Focusing on vision, not the mechanism.

  • Reverse linking
  • Distributed content distribution (glorified cache)
    • Both for privacy and redunancy reasons
    • Suggested centralized content certification, but doesn't address the problem of root of trust and distributed consistency checking.
      • Distributed key management is a holy grail
      • What about detecting large-scale subversion attempts, like in China
  • What is the new revenue model?
    • What was TBL's revenue model (tongue-in-cheek, none)?
    • Organisations like Google monetized the internet, and this mechanism could destroy their ability to do so.
  • Search work is semi-distributed. Suggested letting the web do the work for you.
  • Trying to structure content in a manner simultaneously palatable to both humans and machines.
  • Using spare CPU time on servers for natural language processing (or other AI) of cached or locally available resources.
  • Imagine a smushed Wolfram Alpha, Google, Wikipedia, and Watson, and then distributed over the net.
  • The document was TBL's idea of the atom of content, whereas nowaday we really need something more granular.
  • We want to extract higher-level semantics.
  • Google may not be pure keyword search anymore. It is essentially AI now, but we still struggle with expressing what we want to Google.
  • What about the adversarial aspect of content hosters, vying for attention?
  • People do actively try to fool you.
  • Compare to Google News, though that is very specific to that domain. Their vision is a semantic web, but they are incrementally building it.

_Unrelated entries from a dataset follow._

<file path="src/rtl/ahmt_pkg.sv">
// Shared types, constants and the address hash for the address-hash memory test core.
// No dependencies; imported by address_hash_memory_test_core.
package ahmt_pkg;

  typedef logic [31:0] word_t;
  typedef logic [29:0] waddr_t;   // word address, byte address bits [31:2]
  typedef logic [3:0]  limit_t;

  typedef enum logic [1:0] {
    CmdWrite   = 2'd0,
    CmdCheck   = 2'd1,
    CmdRestart = 2'd2,
    CmdIdle    = 2'd3
  } cmd_e;

  typedef enum logic [1:0] {
    RegWindowLow   = 2'd0,
    RegWindowHigh  = 2'd1,
    RegReportLimit = 2'd2,
    RegNone        = 2'd3
  } reg_idx_e;

  localparam word_t  HashMult        = 32'd2654435761;
  localparam int     HashShift       = 15;
  localparam word_t  WordStep        = 32'd4;
  localparam word_t  WindowLowReset  = 32'h0101_0000;
  localparam word_t  WindowHighReset = 32'h0102_0000;
  localparam limit_t ReportLimitReset = 4'd8;
  localparam word_t  CountMax        = 32'hFFFF_FFFF;

  // Multiplicative hash, product kept modulo 2^32, then fold the high bits down.
  function automatic word_t hash_pattern(input word_t addr);
    word_t h;
    h = word_t'(addr * HashMult);
    return h ^ (h >> HashShift);
  endfunction

endpackage

</file>
<file path="src/rtl/address_hash_memory_test_core.sv">
// Address-hash memory test core: address walk, hashed pattern, mismatch counting.
// Depends on ahmt_pkg (types, command codes, hash function).
//
// Channel  Direction  Handshake                 Word
// in       input      in_valid_i / in_stall_o   command_i, read_data_i
// out      output     out_valid_o / out_stall_i access_valid_o .. pass_last_o
// cfg      input      cfg_valid_i / cfg_ready_o cfg_index_i, cfg_data_i
//
// One word per cycle while out_stall_i is low; an accepted word passes the input register,
// then hash, compare and counters into the result register, before it reaches the output.
// Reset clears the window to its default, the walk address to the window low bound and
// both counters. A stalled output holds the result register; one more word is taken into
// a skid register, after which in_stall_o rises until the pipeline moves again.
module address_hash_memory_test_core (
  input  logic                  clk_i,
  input  logic                  rst_ni,
  input  logic                  in_valid_i,
  output logic                  in_stall_o,
  input  logic [1:0]            command_i,
  input  ahmt_pkg::word_t       read_data_i,
  output logic                  out_valid_o,
  input  logic                  out_stall_i,
  output logic                  access_valid_o,
  output ahmt_pkg::word_t       address_o,
  output ahmt_pkg::word_t       pattern_o,
  output logic                  mismatch_o,
  output logic                  report_o,
  output ahmt_pkg::word_t       error_count_o,
  output logic                  pass_last_o,
  input  logic                  cfg_valid_i,
  output logic                  cfg_ready_o,
  input  logic [1:0]            cfg_index_i,
  input  ahmt_pkg::word_t       cfg_data_i
);
  import ahmt_pkg::*;

  // configuration
  waddr_t win_lo_q, win_hi_q;
  limit_t limit_q;

  // state
  waddr_t cur_q, cur_d;
  word_t  err_q, err_d;
  limit_t rep_cnt_q, rep_cnt_d;

  // input register and skid
  logic  s1_v_q, skid_v_q;
  cmd_e  s1_cmd_q, skid_cmd_q;
  word_t s1_rd_q, skid_rd_q;

  // result register
  logic  out_v_q;
  logic  acc_q, mis_q, rep_q, last_q;
  word_t addr_q, pat_q;

  logic  accept, adv, s1_load, fire;
  word_t lo, hi, cur, addr_sel, addr_nxt, pat;
  logic  non_empty, step, mis, rep, last;

  assign cfg_ready_o = 1'b1;
  assign in_stall_o  = skid_v_q;
  assign accept      = in_valid_i && !skid_v_q;
  assign adv         = !out_v_q || !out_stall_i;
  assign s1_load     = adv || !s1_v_q;
  assign fire        = adv && s1_v_q;

  always_ff @(posedge clk_i or negedge rst_ni) begin
    if (!rst_ni) begin
      win_lo_q <= WindowLowReset[31:2];
      win_hi_q <= WindowHighReset[31:2];
      limit_q  <= ReportLimitReset;
    end else if (cfg_valid_i) begin
      case (reg_idx_e'(cfg_index_i))
        RegWindowLow:   win_lo_q <= cfg_data_i[31:2];
        RegWindowHigh:  win_hi_q <= cfg_data_i[31:2];
        RegReportLimit: limit_q  <= cfg_data_i[3:0];
        default: ;
      endcase
    end
  end

  // Input side: take into s1 when it moves, else park one word in the skid register.
  always_ff @(posedge clk_i or negedge rst_ni) begin
    if (!rst_ni) begin
      s1_v_q   <= 1'b0;
      skid_v_q <= 1'b0;
    end else if (s1_load) begin
      s1_v_q   <= skid_v_q || accept;
      skid_v_q <= 1'b0;
    end else if (accept) begin
      skid_v_q <= 1'b1;
    end
  end

  always_ff @(posedge clk_i) begin
    if (s1_load) begin
      s1_cmd_q <= skid_v_q ? skid_cmd_q : cmd_e'(command_i);
      s1_rd_q  <= skid_v_q ? skid_rd_q : read_data_i;
    end else if (accept) begin
      skid_cmd_q <= cmd_e'(command_i);
      skid_rd_q  <= read_data_i;
    end
  end

  // Address walk, hash and mismatch accounting for the word in s1.
  always_comb begin
    lo        = {win_lo_q, 2'b00};
    hi        = {win_hi_q, 2'b00};
    cur       = {cur_q, 2'b00};
    non_empty = lo < hi;
    step      = non_empty && (s1_cmd_q == CmdWrite || s1_cmd_q == CmdCheck);
    addr_sel  = (cur < lo || cur >= hi) ? lo : cur;
    addr_nxt  = addr_sel + WordStep;  // addr_sel < hi in a non-empty window, cannot wrap
    pat       = hash_pattern(addr_sel);
    last      = step && (addr_nxt >= hi);
    mis       = step && (s1_cmd_q == CmdCheck) && (s1_rd_q != pat);
    rep       = mis && (rep_cnt_q < limit_q);

    cur_d     = cur_q;
    err_d     = err_q;
    rep_cnt_d = rep_cnt_q;
    if (s1_cmd_q == CmdRestart) begin
      cur_d     = win_lo_q;
      err_d     = '0;
      rep_cnt_d = '0;
    end else if (step) begin
      cur_d = last ? win_lo_q : addr_nxt[31:2];
      if (mis && err_q != CountMax) err_d = err_q + 32'd1;
      if (rep) rep_cnt_d = rep_cnt_q + 4'd1;
    end
  end

  always_ff @(posedge clk_i or negedge rst_ni) begin
    if (!rst_ni) begin
      cur_q     <= WindowLowReset[31:2];
      err_q     <= '0;
      rep_cnt_q <= '0;
      out_v_q   <= 1'b0;
    end else begin
      if (adv) out_v_q <= s1_v_q;
      if (fire) begin
        cur_q     <= cur_d;
        err_q     <= err_d;
        rep_cnt_q <= rep_cnt_d;
      end
    end
  end

  always_ff @(posedge clk_i) begin
    if (fire) begin
      acc_q  <= step;
      addr_q <= step ? addr_sel : '0;
      pat_q  <= step ? pat : '0;
      mis_q  <= mis;
      rep_q  <= rep;
      last_q <= last;
    end
  end

  assign out_valid_o    = out_v_q;
  assign access_valid_o = acc_q;
  assign address_o      = addr_q;
  assign pattern_o      = pat_q;
  assign mismatch_o     = mis_q;
  assign report_o       = rep_q;
  assign error_count_o  = err_q;
  assign pass_last_o    = last_q;

  // The skid register only holds a word while s1 is occupied.
  a_skid_behind_s1: assert property (@(posedge clk_i) disable iff (!rst_ni)
    skid_v_q |-> s1_v_q)
    else $error("skid register full while input register empty");

  // A report is always a mismatch, and a mismatch needs a produced address.
  a_report_mismatch: assert property (@(posedge clk_i) disable iff (!rst_ni)
    out_valid_o |-> (!report_o || mismatch_o) && (!mismatch_o || access_valid_o))
    else $error("report or mismatch without a checked address");

  // Reported count never runs past the limit it was checked against.
  a_report_bound: assert property (@(posedge clk_i) disable iff (!rst_ni)
    fire && rep |=> rep_cnt_q <= $past(limit_q) && rep_cnt_q != 4'd0)
    else $error("report counter beyond limit");

  // A stalled result holds.
  a_hold_stalled: assert property (@(posedge clk_i) disable iff (!rst_ni)
    out_valid_o && out_stall_i |=> out_valid_o && $stable(err_q) && $stable(addr_q))
    else $error("result changed while stalled");

endmodule
</file>
<file path="config.mk">
export PLATFORM = sky130hd
export DESIGN_NAME = address_hash_memory_test_core
export DESIGN_NICKNAME = d
export VERILOG_FILES = /design/src/rtl/ahmt_pkg.sv /design/src/rtl/address_hash_memory_test_core.sv
export SDC_FILE = /design/constraint.sdc
export NUM_CORES = 1
export LEC_CHECK = 0
export BUFFER_PORTS_ARGS = -buffer_cell sky130_fd_sc_hd__buf_4
export CAP_MARGIN = 30
export CORE_MARGIN = 2
export CORE_UTILIZATION = 51
export DETAILED_ROUTE_END_ITERATION = 8
export PLACE_DENSITY = 0.69
export SLEW_MARGIN = 20
export SYNTH_ARGS = -nofsm -noshare
export SYNTH_HDL_FRONTEND = slang
export SYNTH_SLANG_ARGS = --single-unit
</file>
<file path="constraint.sdc">
create_clock -name clk_i -period 13 [get_ports clk_i]
set_input_delay 1.95 -clock clk_i [delete_from_list [all_inputs] [get_ports clk_i]]
set_output_delay 1.95 -clock clk_i [all_outputs]
set_load 0.005 [all_outputs]
</file>
Word level (Yosys, flattened, before mapping)
Cells that the tools add are included.
{"block": "totals", "regBits": 269, "inputBits": 73, "elab_cells": 80}
{"block": "op_classes", "n_addsub": 3, "multipliers": 1, "magnitude_cmp": 5, "n_eq_ne": 6, "n_mux": 14, "bitwise": 2, "reduce_logical": 30}
{"cell": "$mux 32", "count": 5}
{"cell": "$mux 30", "count": 3}
{"cell": "$ge 32x32->1", "count": 2}
{"cell": "$lt 32x32->1", "count": 2}
{"cell": "$add 32x1->32 const B", "count": 1}
{"cell": "$add 32x3->32 const B", "count": 1}
{"cell": "$mul 32x32->32 const B", "count": 1}
{"cell": "$ne 32x32->1", "count": 1}
{"cell": "$ne 32x32->1 const B", "count": 1}
{"cell": "$xor 32x17->32", "count": 1}
{"cell": "$mux 4", "count": 3}
{"cell": "$reduce_and 2->1", "count": 5}
{"cell": "$logic_and 1x1->1", "count": 8}
{"cell": "$reduce_bool 2->1", "count": 4}
{"cell": "$reduce_and 3->1", "count": 2}
{"cell": "$logic_or 1x1->1", "count": 5}
{"cell": "$add 4x1->4 const B", "count": 1}
{"cell": "$eq 2x1->1 const B", "count": 2}
{"cell": "$eq 2x2->1 const B", "count": 2}
{"cell": "$logic_not 1->1", "count": 4}
{"cell": "$logic_not 2->1", "count": 2}
{"cell": "$lt 4x4->1", "count": 1}
{"cell": "$mux 1", "count": 2}
{"cell": "$mux 2", "count": 1}
{"cell": "$not 1->1", "count": 1}

Longest topological paths before layout
{"block": "depth", "word_depth": 11, "mapped_depth": 49, "depth_no_buf": 40}

Worst setup path before layout
Ideal clock, no wire load.
{"block": "synth_path", "path_kind": "reg2reg", "start": "reg win_lo_q[3]", "end": "reg rep_q (netlist: report_o) (data pin)", "setup_time_ns": 0.255, "arrival_time_ns": 11.308, "t_required_ns": 12.745, "setup_slack_ns": 1.438, "stages_incl_launch_ff": 46, "path_buffers": 10, "synth_period_minus_slack_ns": 11.562, "path_cell_list": "dfrtp_1 -> clkbuf_1 -> inv_1 -> ha_1 -> o21ai_0 -> o21ai_1 -> a2111oi_1 -> or4_1 -> a311o_1 -> buf_6 -> buf_2 -> buf_2 -> buf_2 -> mux2i_1 -> inv_1 -> fa_1 -> fa_1 -> fa_1 -> [... 10 more ...] -> buf_2 -> nand4_1 -> nor4_1 -> o21ai_1 -> and3b_1 -> buf_6 -> xnor2_2 -> o221ai_1 -> or4_1 -> nor4_1 -> nand4b_1 -> or4_1 -> buf_2 -> nor2_4 -> buf_6 -> buf_12 -> nor2_1 -> and2_1"}
{"block": "synth_between", "elab_chain_cells": 8}
{"item": "start, declared", "line": "address_hash_memory_test_core.sv:38", "rtl": "waddr_t win_lo_q, win_hi_q;"}
{"item": "start signal, assigned", "line": "address_hash_memory_test_core.sv:69", "rtl": "win_lo_q <= WindowLowReset[31:2];"}
{"item": "start signal, assigned", "line": "address_hash_memory_test_core.sv:74", "rtl": "RegWindowLow: win_lo_q <= cfg_data_i[31:2];"}
{"item": "$lt 32x32->1", "line": "address_hash_memory_test_core.sv:112", "rtl": "addr_sel = (cur < lo || cur >= hi) ? lo : cur;"}
{"item": "$logic_or 1x1->1", "line": "address_hash_memory_test_core.sv:112"}
{"item": "$mux 32", "line": "address_hash_memory_test_core.sv:112"}
{"item": "named net addr_sel[8]", "line": "address_hash_memory_test_core.sv:57", "rtl": "word_t lo, hi, cur, addr_sel, addr_nxt, pat;"}
{"item": "$mul 32x32->32", "line": "ahmt_pkg.sv:34", "rtl": "h = word_t'(addr * HashMult);"}
{"item": "$xor 32x17->32", "line": "ahmt_pkg.sv:35", "rtl": "return h ^ (h >> HashShift);"}
{"item": "$ne 32x32->1", "line": "address_hash_memory_test_core.sv:116", "rtl": "mis = step && (s1_cmd_q == CmdCheck) && (s1_rd_q != pat);"}
{"item": "$logic_and 1x1->1", "line": "address_hash_memory_test_core.sv:116"}
{"item": "named net mis", "line": "address_hash_memory_test_core.sv:58", "rtl": "logic non_empty, step, mis, rep, last;"}
{"item": "$logic_and 1x1->1", "line": "address_hash_memory_test_core.sv:117", "rtl": "rep = mis && (rep_cnt_q < limit_q);"}
{"item": "named net rep", "line": "address_hash_memory_test_core.sv:58"}
{"item": "end signal, assigned", "line": "address_hash_memory_test_core.sv:155", "rtl": "rep_q <= rep;"}
{"item": "end, declared", "line": "address_hash_memory_test_core.sv:53", "rtl": "logic acc_q, mis_q, rep_q, last_q;"}
The timed path passes the listed nets, and every way through them passes these cells.
A chain may end at the register's enable or synchronous reset.

Final worst setup path
{"block": "layout_path", "start": "reg win_lo_q[2]", "end": "reg err_q[12] (netlist: error_count_o[12])"}
{"block": "layout_between", "elab_chain_cells": 10}
{"item": "$lt 32x32->1", "line": "address_hash_memory_test_core.sv:112"}
{"item": "$logic_or 1x1->1", "line": "address_hash_memory_test_core.sv:112"}
{"item": "$mux 32", "line": "address_hash_memory_test_core.sv:112"}
{"item": "named net addr_sel[14]", "line": "address_hash_memory_test_core.sv:57"}
{"item": "$mul 32x32->32", "line": "ahmt_pkg.sv:34"}
{"item": "$xor 32x17->32", "line": "ahmt_pkg.sv:35"}
{"item": "$ne 32x32->1", "line": "address_hash_memory_test_core.sv:116"}
{"item": "$logic_and 1x1->1", "line": "address_hash_memory_test_core.sv:116"}
{"item": "$logic_and 1x1->1", "line": "address_hash_memory_test_core.sv:128", "rtl": "if (mis && err_q != CountMax) err_d = err_q + 32'd1;"}
{"item": "$reduce_bool 2->1 (no line)"}
{"item": "$reduce_and 3->1 (no line)"}
{"item": "end signal, assigned", "line": "address_hash_memory_test_core.sv:143", "rtl": "err_q <= err_d;"}
{"item": "end, declared", "line": "address_hash_memory_test_core.sv:43", "rtl": "word_t err_q, err_d;"}
The timed path passes the listed nets, and every way through them passes these cells.

==> metrics.txt <==
register bit total from synthesis 267; RSZ-0062 raised after global routing no; Die Width ~220 um; Worst R2R Start win_lo_q[2]; commonest cells after routing, fill and taps aside 392 x inv_1, 300 x ha_1, 220 x buf_4; number of cells on the worst reg-to-reg path 38; Placer Congestion roughly 1; fin nets a little over 3,000; min setup slack post-route around 0.38 ns; # H-tree levels 1; ant diodes 0; Yosys cell types 84; CP max stage delay about 0.74 ns; PortBufs between 150 and 200; initial DRC count 1,311; CP most frequent cell inv_1; critical path type flop to flop; Netlist Area Pre-Place between 20,000 and 25,000 um^2; Total Wirelength about 65,000 um; largest net degree at the start of global routing a little under 80; Slowest cell on crit path or4_1; Filler Cell Count slightly below 4,000; Crit Path Max Fanout 24; layout cells sized above 1 0.157; Worst R2R Setup Slack 0.38 ns; clock period minus worst slack approximately 13 ns; final period utilization 0.971; Slew headroom 0.461; Mean Syn Cell Area around 10 um^2; worst skew pair latency 0.59 ns; DP Worst Slack around 0.46 ns; FFs w/ async S/R, synth 0.498; vias approximately 18,000; All-Layer GR Usage 0.279; maxcap violations 0; die height about 220 um; CTS Buffer Depth 3; initial core utilization 0.518; TNS Setup 0 ns; Highest Clock Rate between 70 and 80 MHz; crit start category flop; Remaining Overflow, GRT 0; status finished clean; Final Setup Violations 0; Slew @ Worst Pin about 0.81 ns; Clock Skew 0.0165 ns; number of global-route vias before repair between 15,000 and 20,000; Critical Path Sink Type flop; final hold viol count 0; Worst Hold Path EP win_hi_q[16]; sequential area share after synthesis 0.312; average wire per standard cell 21.1 um; TritonCTS clock tree done; clock tree sinks between 200 and 300; first-pass GRT wire length around 100,000 um; commonest non-fill, non-tap cell in the layout inv_1; vias per cell roughly 5.7; clock slew at reported path FFs 0.06 ns; row cnt between 70 and 80; R2R Path End error_count_o[12]; IO Pins approximately 180; Root Buffer Master clkbuf_16; Top FF cell, synth edfxtp_1; hold path start win_hi_q[16]; CP Data Required Time 13.46 ns; Antenna Nets Post-Route 0; placed wire-length estimate just over 50,000 um; Core Footprint between 40,000 and 50,000 um^2; WHS Path Cells 1; hold crit path type flop to flop; number of synthesized flops with an enable pin ~130; initial antenna violation count 1; max-slew violation count 0; Synth Instances between 2,000 and 2,500; cts hold-fix bufs 0; area of the die between 40,000 and 50,000 um^2; DRT Pass-1 Iters 5; CP Data Arrival Time 13.09 ns; # DRC 0; TritonCTS buffer count 30; Area growth, synth to finish 13.3%; Hold Slack 0.502 ns; utilization after layout 0.587; Yosys warnings 0
-- stage by stage --
step | instances | area, um^2
after floorplan | 2285 | 23600
after global placement | 3039 | 25700
after detailed placement | 3039 | 25700
after CTS | 3095 | 26700
after global routing | 3096 | 26800
final | 3096 | 26800
-- cell type report --
| cell class | instances | area (um^2) | share of cell area |
|---|---|---|---|
| clock buffers | 34 | 776 | 0.0290 |
| clock inverters | 22 | 199 | 0.00744 |
| inverters | 395 | 1480 | 0.0555 |
| multi-input cells | 1556 | 14500 | 0.542 |
| flip-flops and latches | 267 | 7360 | 0.275 |
| well taps | 600 | 751 | 0.0281 |
| repair buffers | 222 | 1690 | 0.0632 |
-- worst max-delay path, delay by kind of cell (launching register included) --
family / cells / cell delay [ns]
AOI/OAI and AO/OA: 7 / 2.06
buffers and inverters: 10 / 1.52
and+or+nand+nor: 9 / 3.11
adders and majority gates: 10 / 4.50
muxes: 1 / 0.49
xor gates and xnor gates: 1 / 0.23
DFF: 1 / 0.55
-- state kept, by name, indices dropped and copies added, names as in the netlist, 2 cells and up --
signal and flops:
limit_q 4, s1_rd_q 32, skid_cmd_q 2, cur_q 30, skid_rd_q 32, win_lo_q 30
s1_cmd_q 2, address_o 30, rep_cnt_q 4, error_count_o 32, pattern_o 32, win_hi_q 30
-- worst max-delay path by stage --
stage          slack, ns         start                 to
6_report            0.38   win_lo_q[2]  error_count_o[12]
5_1_grt            0.007   win_lo_q[2]   error_count_o[9]
4_1_cts             0.42   win_lo_q[2]  error_count_o[12]
3_5_place_dp        0.46   win_lo_q[2]  error_count_o[11]
3_3_place_gp        0.49  win_lo_q[29]  error_count_o[12]
2_1_floorplan       1.44   win_lo_q[3]           report_o
-- cell families (layout without fill, tap and decap cells) --
kind of cell | count (synthesis) | after routing | synth area share
fa+ha+maj | 473 | 473 | 0.306
flops | 267 | 267 | 0.312
buf+inv | 462 | 673 | 0.0772
xor+xnor | 131 | 131 | 0.0507
compound gates | 349 | 349 | 0.0952
simple gates | 461 | 461 | 0.0954
other cells | 2 | 3 | 0.000318
mux | 139 | 139 | 0.0635
-- what timing repair did --
item,CTS,global route
buffers inserted,0,0
endpoints found under the setup margin,0,32
hold endpoints to repair,0,0
gates resized for setup,0,8
-- synth_stat cells (23+ instances only) --
cell type / count / area, um^2
inv_1: 395 / 1480
ha_1: 300 / 3750
fa_1: 173 / 3460
nand2_1: 137 / 514
edfxtp_1: 134 / 4020
dfrtp_1: 126 / 3150
nor2_1: 114 / 428
o21ai_0: 102 / 510
xnor2_1: 89 / 780
a21oi_1: 85 / 425
mux2_2: 72 / 811
mux2i_1: 65 / 651
nand3_1: 41 / 205
clkbuf_1: 38 / 143
xor2_1: 37 / 324
nand4_1: 33 / 206
a21o_1: 32 / 240
or4_1: 23 / 173
-- metal layers --
layer	track usage	vias to the layer above	routed length, um
li1	-	8151	-
met5	0	-	13
met4	0.0678	2	1580
met2	0.432	598	29300
met3	0.0431	101	4610
met1	0.410	8688	29800
Power is left out: the tool's default activity adds up to more than one toggle a clock period on the data nets, which glitch-free logic cannot reach.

  • In a scary fashion, Google is one of the central points of failure of the web. Even scarier is less technically competent people who depend on Facebook for that.
  • There is a semantic gap between how we express and query information, and how AI understands it.
  • Can think of Facebook as a distributed human search infrastructure.
  • A core service of an operating system is locating information. Search is infrastructure.
  • The problem is not purely technical. There are political and social aspects.
    • Searching for a file on a local filesystem should have a unambiguous answer.
    • Asking the web is a different thing. “What is the best chocolate bar?”
  • Is the web a network database, as understood in COMP 3005, which we consider harmful.
  • For two-way links, there is the problem of restructuring data and all the dependencies.
  • Privacy issues when tracing paths across the web.
  • What about the problem of information revocation?
  • Need more augmented reality and distributed and micro payment systems.
  • We need distributed, mutually untrusting social networks.
    • Now we have the problem of storage and computation, but also take away some of of the monetizationable aspect.
  • Distribution is not free. It is very expensive in very funny ways.
  • The dream of harvesting all the computational power of the internet is not new.
    • Startups have come and gone many times over that problem.
  • Google's indexers understands quite well many documents on the web. However, it only presents a primitive keyword-like interface. It doesn't expose the ontology.
  • Organising information does not necessarily mean applying an ontology to it.
  • The organisational methods we now use don't use ontologies, but rather are supplemented by them.